El hombre del contrabajo no sabe que ha quedado inmóvil, perpetuado entre los marcos invisibles del plano. No levanta la vista, apenas cambia la posición de sus piernas, acomoda el cuerpo y continúa como si el mundo no existiera. Permanece absorto mientras, una y otra vez, el hombre de la cámara presiona el obturador.
El hombre de la cámara fotográfica necesita algo más. Le parece interesante que a aquella hora indefinida de la tarde, en un portal sin historia, un hombre se aferre a la lija para tratar de quitarle las arrugas al instrumento. Pero precisa más que aquella tozudez contenida en un plano medio. Quiere atrapar en un primerísimo plano la incertidumbre de si aquellas son las arrugas del contrabajo, o las del luthier.
El hombre del contrabajo, en tanto, sigue haciendo coincidir el pedazo de papel rugoso contra la madera empecinada, y no entorna la mirada, ni siquiera cuando el lente se acerca, desafiante. Pasa la lija y luego pasa la mano callosa que, no obstante, conserva blandas las yemas de los dedos y todavía sienten. Roza levemente la superficie solo para confirmar que no ha terminado.
El hombre de la cámara no quiere pronunciar palabras porque sospecha que al hacerlo rompería el conjuro. Todavía no es la imagen que busca, mas cree que en algún momento llegará el premio a su paciencia. La fotografía, piensa, a veces es un ejercicio de rapidez ante lo fugaz, pero otras es de espera, ante lo definitivo.
El hombre del contrabajo no sabe nada de música. Mirado desde la distancia de un plano general, parecería, sin embargo, que sí, que desentraña el amasijo de las claves de sol y las corcheas dibujadas sobre el pentagrama, que puede hilvanar una nota y otra, y otra.

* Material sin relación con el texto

## config.mk

```make
export PLATFORM = sky130hd
export DESIGN_NAME = eeprom_program_erase_ctrl
export DESIGN_NICKNAME = d
export VERILOG_FILES = /design/src/eeprom_ctrl_pkg.sv /design/src/eeprom_program_erase_ctrl.sv /design/src/guard_decode.sv /design/src/stop_sync.sv
export VERILOG_INCLUDE_DIRS = /design/src
export SDC_FILE = /design/constraint.sdc
export NUM_CORES = 1
export LEC_CHECK = 0
export BUFFER_PORTS_ARGS = -buffer_cell sky130_fd_sc_hd__buf_2
export CORE_ASPECT_RATIO = 1.4
export CORE_UTILIZATION = 52
export DETAILED_ROUTE_END_ITERATION = 10
export GPL_ROUTABILITY_DRIVEN = 0
export PLACE_DENSITY = 0.79
export RECOVER_POWER = 50
export SYNTH_ARGS = -nofsm -noshare
export SYNTH_HDL_FRONTEND = slang
export SYNTH_HIERARCHICAL = 1
export SYNTH_SLANG_ARGS = --single-unit
```

## constraint.sdc

```tcl
create_clock -name core_clk -period 2.82 [get_ports core_clk]
set_input_delay 0.282 -clock core_clk [delete_from_list [all_inputs] [get_ports core_clk]]
set_output_delay 0.282 -clock core_clk [all_outputs]
set_load 0.05 [all_outputs]
```

## src/eeprom_ctrl_consts.svh

```systemverilog
`ifndef EEPROM_CTRL_CONSTS_SVH
`define EEPROM_CTRL_CONSTS_SVH

// register byte addresses and field positions
`define PROG_CTRL_ADDR 16'h00f3
`define PROG_CTRL_RESET 8'h00
`define GUARD_ADDR 16'h00f1
`define GUARD_RESET 8'h00
`define MODCFG_ADDR 16'h00f0
`define MODCFG_RESET 8'h00
`define STATUS_ADDR 16'h00f4
`define BIT_WIPE_GUARD 7
`define BIT_SINGLE_LOC 4
`define BIT_PAGE32 3
`define BIT_WIPE_CFG 2
`define BIT_LATCH_ARM 1
`define BIT_HV_APPLY 0
`define BIT_PROTECT_LOCK 1
`define BIT_STOP_REQ 0
`define CTRL_WRITABLE_MASK 8'h9f
// array window and block map
`define ARRAY_BASE 16'h0d00
`define ARRAY_LAST 16'h0fff
`define BLK3_BASE 16'h0e00
`define BLK2_BASE 16'h0f00
`define BLK1_BASE 16'h0f80
`define BLK0_BASE 16'h0fc0
`define GUARD_WIDTH 5

`endif

```

## src/eeprom_ctrl_pkg.sv

```systemverilog
package eeprom_ctrl_pkg;

    typedef enum logic [1:0] {
        extent_bulk,
        extent_row,
        extent_single
    } erase_extent_e;

    typedef struct packed {
        logic whole_wipe_guard;
        logic single_loc_sel;
        logic page32_sel;
        logic wipe_config;
        logic latch_arm;
        logic hv_apply;
    } prog_ctrl_s;

    typedef struct packed {
        logic [15:0] addr;
        logic [15:0] data;
        logic is_word;
        logic valid;
    } latch_s;

endpackage : eeprom_ctrl_pkg

```

## src/eeprom_program_erase_ctrl.sv

```systemverilog
// Contract
// - control register at 00f3; bit7 guard, bits6-5 zero, bits4-0 control fields.
// - guard set refuses whole-array and row erase; clear allows bulk erase.
// - guard writable only with hv_apply and protect_lock both zero.
// - wipe_config zero ignores extent bits, program/read; one selects erase.
// - single-location erase hits only latched address, byte or word by size.
// - latch_arm set makes array unreadable and arms address/data latches.
// - extent, wipe_config, latch_arm writable together or apart while hv_apply zero.
// - hv_apply sets only when latch_arm already set; both at once sets latch_arm only.
// - hv_apply set freezes guard, extent, wipe_config and latch_arm.
// - hv_apply set ignores array writes and freezes latched address and data.
// - hv_apply drives program/erase voltage; clearing removes it.
// - protect_lock blocks writes to block_guard and the guard bit.
// - set block_guard bit prevents program and erase of its block.
// - stop mode removes voltage, hv_apply kept; leaving stop restores it.
//
// Register access over Wishbone was decided locally.
`timescale 1ns/1ps
`include "eeprom_ctrl_consts.svh"

module eeprom_program_erase_ctrl (
    input wire logic core_clk,
    input wire logic reset,
    input wire logic wb_cyc_i,
    input wire logic wb_stb_i,
    input wire logic wb_we_i,
    input wire logic [15:0] wb_adr_i,
    input wire logic [15:0] wb_dat_i,
    input wire logic [1:0] wb_sel_i,
    output logic [15:0] wb_dat_o,
    output logic wb_ack_o,
    input wire logic stop_req_pin,
    output logic hv_enable,
    output logic array_read_block,
    output logic erase_mode,
    output logic [1:0] erase_extent,
    output logic [15:0] prog_addr,
    output logic [15:0] prog_data,
    output logic prog_is_word,
    output logic prog_go
);
    eeprom_ctrl_pkg::prog_ctrl_s ctrl;
    eeprom_ctrl_pkg::latch_s lat;
    logic [`GUARD_WIDTH-1:0] block_guard;
    logic protect_lock;
    logic stop_sw;
    logic stop_pin;
    logic latched_blocked;

    stop_sync u_stop_sync (
        .core_clk(core_clk),
        .reset(reset),
        .async_in(stop_req_pin),
        .level(stop_pin)
    );

    guard_decode u_guard_decode (
        .addr(lat.addr),
        .block_guard(block_guard),
        .blocked(latched_blocked)
    );

    // bus decode; an odd address takes the low byte lane of the 16-bit bus, an even one the high lane
    wire req = wb_cyc_i && wb_stb_i && !wb_ack_o;
    wire wr = req && wb_we_i;
    wire [15:0] word_adr = {wb_adr_i[15:1], 1'b0};
    wire [7:0] wbyte = wb_adr_i[0] ? wb_dat_i[7:0] : wb_dat_i[15:8];
    wire hit_ctrl = wb_adr_i == `PROG_CTRL_ADDR;
    wire hit_guard = wb_adr_i == `GUARD_ADDR;
    wire hit_modcfg = wb_adr_i == `MODCFG_ADDR;
    wire hit_status = wb_adr_i == `STATUS_ADDR;
    wire hit_array = (wb_adr_i >= `ARRAY_BASE) && (wb_adr_i <= `ARRAY_LAST);
    wire hv_now = ctrl.hv_apply;

    wire ctrl_wr = wr && hit_ctrl;
    wire guard_ok = !hv_now && !protect_lock;
    wire [7:0] cur_ctrl = {ctrl.whole_wipe_guard, 2'b00, ctrl.single_loc_sel,
                           ctrl.page32_sel, ctrl.wipe_config, ctrl.latch_arm,
                           ctrl.hv_apply};

    // next control value
    eeprom_ctrl_pkg::prog_ctrl_s next_ctrl;
    always_comb begin
        next_ctrl = ctrl;
        if (ctrl_wr) begin
            if (guard_ok) begin
                next_ctrl.whole_wipe_guard = wbyte[`BIT_WIPE_GUARD];
            end
            if (!hv_now) begin
                next_ctrl.single_loc_sel = wbyte[`BIT_SINGLE_LOC];
                next_ctrl.page32_sel = wbyte[`BIT_PAGE32];
                next_ctrl.wipe_config = wbyte[`BIT_WIPE_CFG];
                next_ctrl.latch_arm = wbyte[`BIT_LATCH_ARM];
            end
            // voltage only once the latches were armed beforehand
            next_ctrl.hv_apply = wbyte[`BIT_HV_APPLY] && ctrl.latch_arm;
        end
    end

    // array write latched only while armed and not under voltage
    wire arr_wr = wr && hit_array && ctrl.latch_arm && !hv_now;
    wire is_word = (wb_sel_i == 2'h3) && !wb_adr_i[0];
    eeprom_ctrl_pkg::latch_s next_lat;
    always_comb begin
        next_lat = lat;
        if (arr_wr) begin
            next_lat.addr = is_word ? word_adr : wb_adr_i;
            next_lat.data = is_word ? wb_dat_i : {8'h00, wbyte};
            next_lat.is_word = is_word;
            next_lat.valid = 1'b1;
        end
        if (ctrl_wr && !hv_now && !wbyte[`BIT_LATCH_ARM]) begin
            next_lat.valid = 1'b0;
        end
    end

    // erase extent and refusal
    // decoded from the next value so extent lands on the same edge as wipe_config
    wire [1:0] extent_code = next_ctrl.single_loc_sel ? 2'(eeprom_ctrl_pkg::extent_single) :
                             next_ctrl.page32_sel ? 2'(eeprom_ctrl_pkg::extent_row) :
                             2'(eeprom_ctrl_pkg::extent_bulk);
    wire wide_erase = ctrl.wipe_config && !ctrl.single_loc_sel;
    wire guard_refuse = wide_erase && ctrl.whole_wipe_guard;
    // wide erase refused if any block is guarded; single hits only its block
    wire block_refuse = wide_erase ? (|block_guard) : latched_blocked;
    wire op_allowed = lat.valid && !guard_refuse && !block_refuse;
    wire stopped = stop_sw || stop_pin;

    // read mux
    logic [15:0] rd_word;
    wire [7:0] guard_rd = {3'h0, block_guard};
    wire [7:0] modcfg_rd = {6'h00, protect_lock, stop_sw};
    wire [7:0] status_rd = {5'h00, op_allowed, lat.valid, hv_enable};
    wire [7:0] rbyte = hit_ctrl ? cur_ctrl :
                       hit_guard ? guard_rd :
                       hit_modcfg ? modcfg_rd :
                       hit_status ? status_rd : 8'h00;
    assign rd_word = wb_adr_i[0] ? {8'h00, rbyte} : {rbyte, 8'h00};

    always_ff @(posedge core_clk) begin
        if (reset) begin
            ctrl <= '0;
            lat <= '0;
            block_guard <= '0;
            protect_lock <= 1'b0;
            stop_sw <= 1'b0;
            wb_ack_o <= 1'b0;
            wb_dat_o <= 16'h0000;
        end else begin
            ctrl <= next_ctrl;
            lat <= next_lat;
            wb_ack_o <= req;
            wb_dat_o <= (req && !wb_we_i) ? rd_word : 16'h0000;
            if (wr && hit_guard && guard_ok) begin
                block_guard <= wbyte[`GUARD_WIDTH-1:0];
            end
            if (wr && hit_modcfg) begin
                protect_lock <= wbyte[`BIT_PROTECT_LOCK];
                stop_sw <= wbyte[`BIT_STOP_REQ];
            end
        end
    end

    // outputs registered
    always_ff @(posedge core_clk) begin
        if (reset) begin
            hv_enable <= 1'b0;
            array_read_block <= 1'b0;
            erase_mode <= 1'b0;
            erase_extent <= 2'h0;
            prog_addr <= 16'h0000;
            prog_data <= 16'h0000;
            prog_is_word <= 1'b0;
            prog_go <= 1'b0;
        end else begin
            hv_enable <= next_ctrl.hv_apply && !stopped;
            array_read_block <= next_ctrl.latch_arm;
            erase_mode <= next_ctrl.wipe_config;
            erase_extent <= next_ctrl.wipe_config ? extent_code : 2'h0;
            prog_addr <= lat.addr;
            prog_data <= lat.data;
            prog_is_word <= lat.is_word;
            prog_go <= ctrl.hv_apply && !stopped && op_allowed;
        end
    end
endmodule : eeprom_program_erase_ctrl

```

## src/guard_decode.sv

```systemverilog
`timescale 1ns/1ps
`include "eeprom_ctrl_consts.svh"

module guard_decode (
    input wire logic [15:0] addr,
    input wire logic [`GUARD_WIDTH-1:0] block_guard,
    output logic blocked
);
    wire in_blk4 = addr < `BLK3_BASE;
    wire in_blk3 = (addr >= `BLK3_BASE) && (addr < `BLK2_BASE);
    wire in_blk2 = (addr >= `BLK2_BASE) && (addr < `BLK1_BASE);
    wire in_blk1 = (addr >= `BLK1_BASE) && (addr < `BLK0_BASE);
    wire in_blk0 = addr >= `BLK0_BASE;
    wire [`GUARD_WIDTH-1:0] hit = {in_blk4, in_blk3, in_blk2, in_blk1, in_blk0};

    assign blocked = |(hit & block_guard);
endmodule : guard_decode

```

## src/stop_sync.sv

```systemverilog
`timescale 1ns/1ps

module stop_sync (
    input wire logic core_clk,
    input wire logic reset,
    input wire logic async_in,
    output logic level
);
    logic [2:0] stage;

    // change taken only once the last two stages agree
    always_ff @(posedge core_clk) begin
        if (reset) begin
            stage <= 3'h0;
            level <= 1'b0;
        end else begin
            stage <= {stage[1:0], async_in};
            if (stage[2] == stage[1]) begin
                level <= stage[2];
            end
        end
    end
endmodule : stop_sync

```

==> flow_metrics.env <==
export IMPL_outcome="finished clean"
export IMPL_mostFrequentLayoutCell="dfxtp_1"
export IMPL_dpl_hpwl_um=5940
export IMPL_die_height_um=102
export IMPL_drt_vias_per_instance=5.24
export IMPL_whs_ns=0.127
export IMPL_path_class="flop to flop"
export IMPL_placed_cells=557
export IMPL_peakVddDrop_mv=0.411
export IMPL_r2r_setup_slack_ns=0.83
export IMPL_synth_cells=382
export IMPL_vias=3000
export IMPL_grt_max_degree=58
export IMPL_core_sq_mm=0.00670
export IMPL_max_slew_margin_pct=32.4
export IMPL_post_cts_setup_buffers=0
export IMPL_yosys_top_cells_area="dfxtp_1, nor2b_1, mux2i_1, nand2_1, a211oi_1"
export IMPL_seq_power_share_pct=59.1
export IMPL_ys_ff_latch=101
export IMPL_antenna_cells=0
export IMPL_synth_edff_count=0
export IMPL_crit_path_start_kind="flop"
export IMPL_clock_sinks=101
export IMPL_synthToLayoutAreaGrowth_pct=18.4
export IMPL_p_per_area_mw_per_mm2=555
export IMPL_cp_max_fo=8
export IMPL_std_cell_rows=35
export IMPL_finalHoldViolations=0
export IMPL_grt_pass1_wl_um=12800
export IMPL_final_setup_worst_slack_ns=0.825
export IMPL_switching_share_pct=24.6
export IMPL_post_cts_resized_instances=0
export IMPL_clockRootBuffer="clkbuf_8"
export IMPL_post_route_period_util_pct=70.7
export IMPL_drv_slew=0
export IMPL_cts_inserted_buffers=9
export IMPL_p_switching_mw=0.596
export IMPL_wl_um=8310
export IMPL_internal_power_mw=1.83
export IMPL_drt_iter0_drc=206
export IMPL_syn_area_sq_mm=0.00368
export IMPL_ys_seq_area_share_pct=54.9
export IMPL_antenna_found_initial=0
export IMPL_clk_latency_ns=0.37
export IMPL_placed_area_sq_mm=0.00424
export IMPL_whs_path_depth=2
export IMPL_synth_top_area_share_pct=54.9
export IMPL_cts_buffer_depth=2
export IMPL_instances_no_fill=573
export IMPL_overflow=0
export IMPL_ioPinCount=96
export IMPL_grt_setup_unrepaired="false"
export IMPL_grt_pass1_vias=2720
export IMPL_fin_crit_ns=1.99
export IMPL_nets=516
export IMPL_place_ws_ns=0.740
export IMPL_r2r_end="erase_mode"
export IMPL_tightest_slew_ns=1.01
export IMPL_cp_arrival_ns=2.26
export IMPL_drtPass1Iterations=5
export IMPL_dieArea_sq_mm=0.00743
export IMPL_p_leak_nw=1.71
export IMPL_netlist_cell_type_count=47
export IMPL_drc_errors=0
export IMPL_h_tree_depth=3
export IMPL_port_buffers=91
export IMPL_min_to="u_stop_sync/stage[0]"
export IMPL_yosysWarningCount=6
export IMPL_clockPowerShare_pct=35.1
export IMPL_final_cell_mix="dfxtp_1, nand2_1, clkbuf_1"
export IMPL_synthArstFlopShare_pct=0
export IMPL_max_freq_mhz=501
export IMPL_drive_above_1_share_pct=16.6
export IMPL_r2r_cells=4
export IMPL_cts_tree="done"
export IMPL_required_ns=3.08
export IMPL_skew_ns=0.0118
export IMPL_hold_class="primary input to flop"
export IMPL_final_area_sq_mm=0.00436
export IMPL_cap_violations=0
export IMPL_clk_pin_slew_ns=0.10
export IMPL_cts_hold_buf=0
export IMPL_wire_per_inst_um=14.5
export IMPL_setup_tns_ns=0
export IMPL_yosysTopAreaCell="dfxtp_1"
export IMPL_setup_viol_count_final=0
export IMPL_ant_nets=0
export IMPL_critPathCaptureType="flop"
export IMPL_yosys_most_used_dff="dfxtp_1"
export IMPL_pwr_share_comb_pct=5.8
export IMPL_grt_use_total_pct=23.1
export IMPL_start_util_pct=55.0
export IMPL_fp_dieW_um=73.1
export IMPL_worstHoldStart="stop_req_pin"
export IMPL_crit_reg2reg_launch="hv_now"
export IMPL_avgSynthCellArea_sq_um=9.64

Pero no. Digamos que puede bailar, eufemísticamente hablando puede bailar, puede mover los pies, pero sin mucho ritmo, digamos que es una especie de sordo musical. Aprendió el oficio de reparar instrumentos, pero artista no es.
El hombre de la cámara tampoco sabe de música, ni de reparar instrumentos, ni de sentir bajo los dedos el alma de un contrabajo, mas tiene la convicción de que es artista. Dispara y mira con insistencia el display de la vieja Canon que lo acompaña desde hace tanto y, acaso, se detiene un segundo para acariciarla, cuando vuelve a la carga, a apretar el obturador. Se mueve, cambia de ángulo, toma distancia, regresa.
El hombre que lija el contrabajo no conoce la diferencia entre una negra y una blanca, a no ser cuando se trata de mujeres. En el pasado debió tenerlas, de todos los colores. Pero eso fue antes. Ahora se conforma con las curvas del contrabajo, que yace en el piso, soportando el papel rugoso contra su piel, porque dicen, la belleza cuesta.
El hombre de la cámara se da por vencido y la apaga. Rumia en silencio la frustración de no tener la imagen que buscaba y ya se va a un plano general cuando el luthier pasa una mano por la cintura del contrabajo y con la otra le sostiene el cuello, lo levanta del suelo, lo aprieta contra su pecho, y por primera vez en su vida siente que entiende la música, que le entran los acordes desde la planta de los pies y baila, baila, baila… Un contrabajo es una mujer, en alguna parte, alguna vez.
El hombre del contrabajo baila y el hombre de la cámara lo mira, sin apretar el obturador.